--- EXCERPTED RECORDS Enclosed Below ---

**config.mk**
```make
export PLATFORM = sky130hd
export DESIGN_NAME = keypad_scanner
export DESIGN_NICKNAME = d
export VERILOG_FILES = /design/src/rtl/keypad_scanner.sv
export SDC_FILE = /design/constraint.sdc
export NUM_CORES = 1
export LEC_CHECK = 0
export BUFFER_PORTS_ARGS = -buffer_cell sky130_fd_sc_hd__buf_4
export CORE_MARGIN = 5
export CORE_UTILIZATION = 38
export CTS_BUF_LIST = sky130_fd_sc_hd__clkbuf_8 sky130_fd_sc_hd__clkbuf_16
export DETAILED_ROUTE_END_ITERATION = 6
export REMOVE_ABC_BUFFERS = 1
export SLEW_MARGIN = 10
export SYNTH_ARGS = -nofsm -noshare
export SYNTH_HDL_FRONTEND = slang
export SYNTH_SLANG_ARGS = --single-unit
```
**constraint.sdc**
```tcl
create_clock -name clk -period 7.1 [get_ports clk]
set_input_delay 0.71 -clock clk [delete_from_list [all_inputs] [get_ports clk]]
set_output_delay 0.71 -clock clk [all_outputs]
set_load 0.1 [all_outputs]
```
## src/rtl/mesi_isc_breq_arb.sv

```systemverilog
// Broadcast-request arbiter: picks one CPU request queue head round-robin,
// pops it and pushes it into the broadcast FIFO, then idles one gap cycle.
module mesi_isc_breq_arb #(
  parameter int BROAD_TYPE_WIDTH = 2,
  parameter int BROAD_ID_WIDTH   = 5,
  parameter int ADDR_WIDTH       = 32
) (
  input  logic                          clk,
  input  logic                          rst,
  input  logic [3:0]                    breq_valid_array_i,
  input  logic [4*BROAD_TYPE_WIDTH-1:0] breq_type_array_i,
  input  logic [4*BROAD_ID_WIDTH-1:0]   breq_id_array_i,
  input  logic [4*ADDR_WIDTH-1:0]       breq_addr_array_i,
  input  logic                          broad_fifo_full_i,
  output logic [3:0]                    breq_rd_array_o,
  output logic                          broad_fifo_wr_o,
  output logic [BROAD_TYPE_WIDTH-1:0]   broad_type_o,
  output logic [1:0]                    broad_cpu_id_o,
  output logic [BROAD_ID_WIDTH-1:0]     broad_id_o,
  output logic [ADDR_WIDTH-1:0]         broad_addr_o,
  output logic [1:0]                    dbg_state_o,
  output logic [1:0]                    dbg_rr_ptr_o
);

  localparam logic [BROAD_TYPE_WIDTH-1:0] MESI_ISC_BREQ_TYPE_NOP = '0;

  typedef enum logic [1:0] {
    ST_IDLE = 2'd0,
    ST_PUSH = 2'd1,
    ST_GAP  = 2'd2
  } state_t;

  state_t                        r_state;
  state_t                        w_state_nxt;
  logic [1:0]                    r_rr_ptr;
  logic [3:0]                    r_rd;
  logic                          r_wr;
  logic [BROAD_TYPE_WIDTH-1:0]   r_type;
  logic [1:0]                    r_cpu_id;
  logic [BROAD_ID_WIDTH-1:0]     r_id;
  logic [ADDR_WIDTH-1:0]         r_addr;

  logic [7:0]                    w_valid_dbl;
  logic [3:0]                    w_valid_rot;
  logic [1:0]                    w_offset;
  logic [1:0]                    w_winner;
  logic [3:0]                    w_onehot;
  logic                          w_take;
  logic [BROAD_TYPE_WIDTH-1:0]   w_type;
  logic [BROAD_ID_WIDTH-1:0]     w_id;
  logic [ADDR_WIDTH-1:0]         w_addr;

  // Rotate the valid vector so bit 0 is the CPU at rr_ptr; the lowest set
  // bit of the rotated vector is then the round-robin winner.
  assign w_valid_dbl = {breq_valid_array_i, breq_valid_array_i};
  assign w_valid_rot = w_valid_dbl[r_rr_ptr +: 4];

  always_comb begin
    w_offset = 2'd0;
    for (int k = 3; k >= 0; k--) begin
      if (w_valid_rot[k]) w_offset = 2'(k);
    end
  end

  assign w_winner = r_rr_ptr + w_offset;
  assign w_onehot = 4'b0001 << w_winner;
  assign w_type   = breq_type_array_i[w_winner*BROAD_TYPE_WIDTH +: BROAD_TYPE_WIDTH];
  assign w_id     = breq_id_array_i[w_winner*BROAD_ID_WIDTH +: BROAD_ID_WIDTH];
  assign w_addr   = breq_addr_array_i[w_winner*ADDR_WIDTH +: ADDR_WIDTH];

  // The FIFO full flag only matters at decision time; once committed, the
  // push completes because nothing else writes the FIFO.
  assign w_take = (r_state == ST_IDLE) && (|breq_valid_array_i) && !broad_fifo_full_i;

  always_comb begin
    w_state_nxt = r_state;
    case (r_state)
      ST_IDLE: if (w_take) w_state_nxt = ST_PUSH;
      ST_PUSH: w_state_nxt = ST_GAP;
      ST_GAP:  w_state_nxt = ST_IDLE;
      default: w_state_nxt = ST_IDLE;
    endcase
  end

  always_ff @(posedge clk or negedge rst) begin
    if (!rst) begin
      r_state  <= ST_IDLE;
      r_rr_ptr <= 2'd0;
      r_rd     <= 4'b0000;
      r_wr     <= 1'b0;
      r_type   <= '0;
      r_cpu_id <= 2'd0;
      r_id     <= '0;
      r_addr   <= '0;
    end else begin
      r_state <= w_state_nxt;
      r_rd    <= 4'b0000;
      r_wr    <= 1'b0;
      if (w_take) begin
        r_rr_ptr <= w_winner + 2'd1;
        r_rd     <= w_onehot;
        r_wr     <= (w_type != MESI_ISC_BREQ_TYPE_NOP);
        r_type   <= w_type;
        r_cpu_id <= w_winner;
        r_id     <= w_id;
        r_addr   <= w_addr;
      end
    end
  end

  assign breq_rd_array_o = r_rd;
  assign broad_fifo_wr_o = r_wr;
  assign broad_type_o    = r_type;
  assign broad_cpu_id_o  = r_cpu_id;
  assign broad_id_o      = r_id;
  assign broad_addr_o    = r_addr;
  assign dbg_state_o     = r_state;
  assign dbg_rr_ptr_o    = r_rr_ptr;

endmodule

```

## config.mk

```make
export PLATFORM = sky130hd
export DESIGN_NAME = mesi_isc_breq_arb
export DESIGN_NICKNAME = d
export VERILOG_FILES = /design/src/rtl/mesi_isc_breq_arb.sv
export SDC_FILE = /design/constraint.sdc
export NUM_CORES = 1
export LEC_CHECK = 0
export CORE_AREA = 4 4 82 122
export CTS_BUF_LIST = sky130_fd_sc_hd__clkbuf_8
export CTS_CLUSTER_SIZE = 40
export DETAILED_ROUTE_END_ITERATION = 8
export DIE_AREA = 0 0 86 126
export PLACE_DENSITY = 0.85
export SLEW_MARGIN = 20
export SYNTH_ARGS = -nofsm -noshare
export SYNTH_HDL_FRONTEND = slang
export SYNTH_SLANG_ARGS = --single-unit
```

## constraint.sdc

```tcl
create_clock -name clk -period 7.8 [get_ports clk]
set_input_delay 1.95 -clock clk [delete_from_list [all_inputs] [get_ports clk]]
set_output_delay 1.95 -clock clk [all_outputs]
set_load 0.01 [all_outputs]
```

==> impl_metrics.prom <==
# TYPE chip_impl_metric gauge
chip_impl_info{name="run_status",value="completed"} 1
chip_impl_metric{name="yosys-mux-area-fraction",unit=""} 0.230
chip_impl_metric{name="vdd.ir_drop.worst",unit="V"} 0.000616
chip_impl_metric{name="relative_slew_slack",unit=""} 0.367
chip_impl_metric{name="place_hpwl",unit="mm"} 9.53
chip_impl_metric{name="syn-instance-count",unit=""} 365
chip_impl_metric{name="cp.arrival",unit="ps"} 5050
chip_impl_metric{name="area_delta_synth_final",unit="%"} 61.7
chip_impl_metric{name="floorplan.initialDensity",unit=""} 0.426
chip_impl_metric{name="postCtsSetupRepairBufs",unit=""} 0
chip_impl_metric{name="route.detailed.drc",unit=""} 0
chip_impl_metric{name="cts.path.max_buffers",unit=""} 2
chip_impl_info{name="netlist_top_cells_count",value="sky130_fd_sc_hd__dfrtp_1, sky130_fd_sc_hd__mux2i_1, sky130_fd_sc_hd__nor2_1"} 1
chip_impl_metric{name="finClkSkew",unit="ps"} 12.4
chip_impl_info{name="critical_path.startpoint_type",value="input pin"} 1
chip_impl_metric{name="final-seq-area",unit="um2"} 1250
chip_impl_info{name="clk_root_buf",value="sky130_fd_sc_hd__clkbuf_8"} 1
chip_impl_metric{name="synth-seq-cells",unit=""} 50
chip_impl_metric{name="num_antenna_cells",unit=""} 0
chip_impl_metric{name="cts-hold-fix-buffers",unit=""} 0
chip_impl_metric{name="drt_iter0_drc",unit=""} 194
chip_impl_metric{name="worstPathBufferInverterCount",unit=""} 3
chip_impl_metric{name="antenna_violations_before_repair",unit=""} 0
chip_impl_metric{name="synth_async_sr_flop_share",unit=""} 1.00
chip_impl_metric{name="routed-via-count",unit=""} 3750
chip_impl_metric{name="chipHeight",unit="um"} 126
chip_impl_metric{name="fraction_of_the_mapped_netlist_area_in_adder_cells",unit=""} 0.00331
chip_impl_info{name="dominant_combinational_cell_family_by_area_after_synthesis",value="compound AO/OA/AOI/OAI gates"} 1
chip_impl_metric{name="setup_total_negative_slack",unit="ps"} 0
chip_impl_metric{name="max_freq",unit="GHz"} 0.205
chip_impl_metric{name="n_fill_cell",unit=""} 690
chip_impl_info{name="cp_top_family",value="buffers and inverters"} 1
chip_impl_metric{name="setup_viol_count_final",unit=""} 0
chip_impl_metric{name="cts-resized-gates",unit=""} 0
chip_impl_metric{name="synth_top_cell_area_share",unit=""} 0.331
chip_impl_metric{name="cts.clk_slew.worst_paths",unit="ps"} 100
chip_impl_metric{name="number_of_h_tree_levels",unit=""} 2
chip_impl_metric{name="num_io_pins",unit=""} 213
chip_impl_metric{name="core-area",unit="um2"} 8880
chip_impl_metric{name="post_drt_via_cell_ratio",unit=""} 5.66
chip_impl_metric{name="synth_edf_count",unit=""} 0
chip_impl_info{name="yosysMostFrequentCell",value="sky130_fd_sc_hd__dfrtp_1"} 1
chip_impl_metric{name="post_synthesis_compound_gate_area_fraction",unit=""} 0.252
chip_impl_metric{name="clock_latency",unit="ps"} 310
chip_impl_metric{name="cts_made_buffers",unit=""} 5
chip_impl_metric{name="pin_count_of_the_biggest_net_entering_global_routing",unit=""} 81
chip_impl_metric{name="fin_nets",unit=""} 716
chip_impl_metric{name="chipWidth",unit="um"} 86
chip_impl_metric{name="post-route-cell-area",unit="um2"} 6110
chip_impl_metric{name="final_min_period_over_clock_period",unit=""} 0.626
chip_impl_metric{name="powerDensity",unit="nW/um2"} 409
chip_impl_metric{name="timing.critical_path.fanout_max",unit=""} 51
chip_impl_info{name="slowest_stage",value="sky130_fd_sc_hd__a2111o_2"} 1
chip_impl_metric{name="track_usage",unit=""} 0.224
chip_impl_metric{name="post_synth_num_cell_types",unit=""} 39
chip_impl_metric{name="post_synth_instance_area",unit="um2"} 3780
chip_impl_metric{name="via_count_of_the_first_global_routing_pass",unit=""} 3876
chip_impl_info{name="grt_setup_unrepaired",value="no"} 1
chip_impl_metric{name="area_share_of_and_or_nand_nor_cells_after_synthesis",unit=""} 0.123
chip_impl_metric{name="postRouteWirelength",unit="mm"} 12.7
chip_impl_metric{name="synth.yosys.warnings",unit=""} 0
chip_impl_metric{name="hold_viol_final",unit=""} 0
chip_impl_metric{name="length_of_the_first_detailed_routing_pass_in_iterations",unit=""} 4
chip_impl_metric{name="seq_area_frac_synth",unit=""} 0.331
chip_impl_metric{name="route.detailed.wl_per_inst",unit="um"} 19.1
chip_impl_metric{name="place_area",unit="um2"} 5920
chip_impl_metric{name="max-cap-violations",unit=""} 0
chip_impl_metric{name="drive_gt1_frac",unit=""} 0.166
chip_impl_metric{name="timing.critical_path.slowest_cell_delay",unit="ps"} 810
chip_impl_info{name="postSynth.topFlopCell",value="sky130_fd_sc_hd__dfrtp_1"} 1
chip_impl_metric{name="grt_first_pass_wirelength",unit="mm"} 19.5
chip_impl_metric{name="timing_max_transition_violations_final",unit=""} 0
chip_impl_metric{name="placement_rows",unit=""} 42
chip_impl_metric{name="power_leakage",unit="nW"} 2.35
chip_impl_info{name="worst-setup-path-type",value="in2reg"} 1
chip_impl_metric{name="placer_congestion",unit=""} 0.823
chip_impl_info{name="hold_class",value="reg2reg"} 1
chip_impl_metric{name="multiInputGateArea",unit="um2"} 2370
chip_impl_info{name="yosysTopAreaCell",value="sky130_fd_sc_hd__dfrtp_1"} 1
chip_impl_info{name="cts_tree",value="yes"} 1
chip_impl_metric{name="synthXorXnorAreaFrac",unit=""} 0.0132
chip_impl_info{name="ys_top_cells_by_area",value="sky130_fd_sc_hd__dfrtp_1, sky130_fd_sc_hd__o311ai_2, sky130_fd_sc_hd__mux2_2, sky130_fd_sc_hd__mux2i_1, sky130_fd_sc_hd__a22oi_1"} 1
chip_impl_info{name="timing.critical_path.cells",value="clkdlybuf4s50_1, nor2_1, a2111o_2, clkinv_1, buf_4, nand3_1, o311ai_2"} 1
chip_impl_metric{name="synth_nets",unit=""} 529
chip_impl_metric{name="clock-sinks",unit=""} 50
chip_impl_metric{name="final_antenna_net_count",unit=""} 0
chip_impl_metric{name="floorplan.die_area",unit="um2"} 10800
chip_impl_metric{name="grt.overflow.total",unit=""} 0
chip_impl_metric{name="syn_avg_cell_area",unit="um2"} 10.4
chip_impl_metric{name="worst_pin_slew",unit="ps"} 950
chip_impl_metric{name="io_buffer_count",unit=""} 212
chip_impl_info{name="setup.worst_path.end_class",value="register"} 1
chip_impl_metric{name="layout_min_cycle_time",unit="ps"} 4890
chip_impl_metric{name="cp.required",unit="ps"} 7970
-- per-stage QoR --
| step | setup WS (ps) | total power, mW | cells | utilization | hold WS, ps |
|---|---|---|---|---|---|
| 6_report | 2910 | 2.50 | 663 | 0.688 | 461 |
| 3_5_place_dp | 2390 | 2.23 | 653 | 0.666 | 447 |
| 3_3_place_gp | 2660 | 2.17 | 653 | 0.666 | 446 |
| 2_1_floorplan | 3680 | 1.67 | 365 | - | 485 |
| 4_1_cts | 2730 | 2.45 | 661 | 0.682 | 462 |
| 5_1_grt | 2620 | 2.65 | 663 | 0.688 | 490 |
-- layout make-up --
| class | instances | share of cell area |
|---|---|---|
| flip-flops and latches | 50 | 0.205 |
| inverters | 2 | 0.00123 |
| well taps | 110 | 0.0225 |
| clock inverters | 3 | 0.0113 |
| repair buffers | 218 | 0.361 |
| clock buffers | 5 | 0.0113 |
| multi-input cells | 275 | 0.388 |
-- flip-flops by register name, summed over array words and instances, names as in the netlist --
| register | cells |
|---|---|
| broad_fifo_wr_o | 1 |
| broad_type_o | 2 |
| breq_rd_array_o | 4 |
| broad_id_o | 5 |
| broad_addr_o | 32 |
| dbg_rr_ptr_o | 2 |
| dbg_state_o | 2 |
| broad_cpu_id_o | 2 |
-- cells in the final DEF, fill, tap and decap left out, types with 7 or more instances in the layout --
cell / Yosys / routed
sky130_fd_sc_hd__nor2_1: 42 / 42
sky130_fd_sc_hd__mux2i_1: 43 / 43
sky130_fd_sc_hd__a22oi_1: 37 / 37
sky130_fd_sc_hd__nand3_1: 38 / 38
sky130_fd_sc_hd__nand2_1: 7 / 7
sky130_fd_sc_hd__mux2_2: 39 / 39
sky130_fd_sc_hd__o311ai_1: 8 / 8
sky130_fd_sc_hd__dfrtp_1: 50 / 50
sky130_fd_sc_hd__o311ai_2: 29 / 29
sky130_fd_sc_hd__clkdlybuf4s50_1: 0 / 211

--- End of Enclosed EXCERPTED RECORDS ---

**WHAT YOU HAVE TO DO:** The lines in the entries above that carry the word "gates" must be copied.

**SOLUTION BELOW:**
chip_impl_info{name="dominant_combinational_cell_family_by_area_after_synthesis",value="compound AO/OA/AOI/OAI gates"} 1
chip_impl_metric{name="cts-resized-gates",unit=""} 0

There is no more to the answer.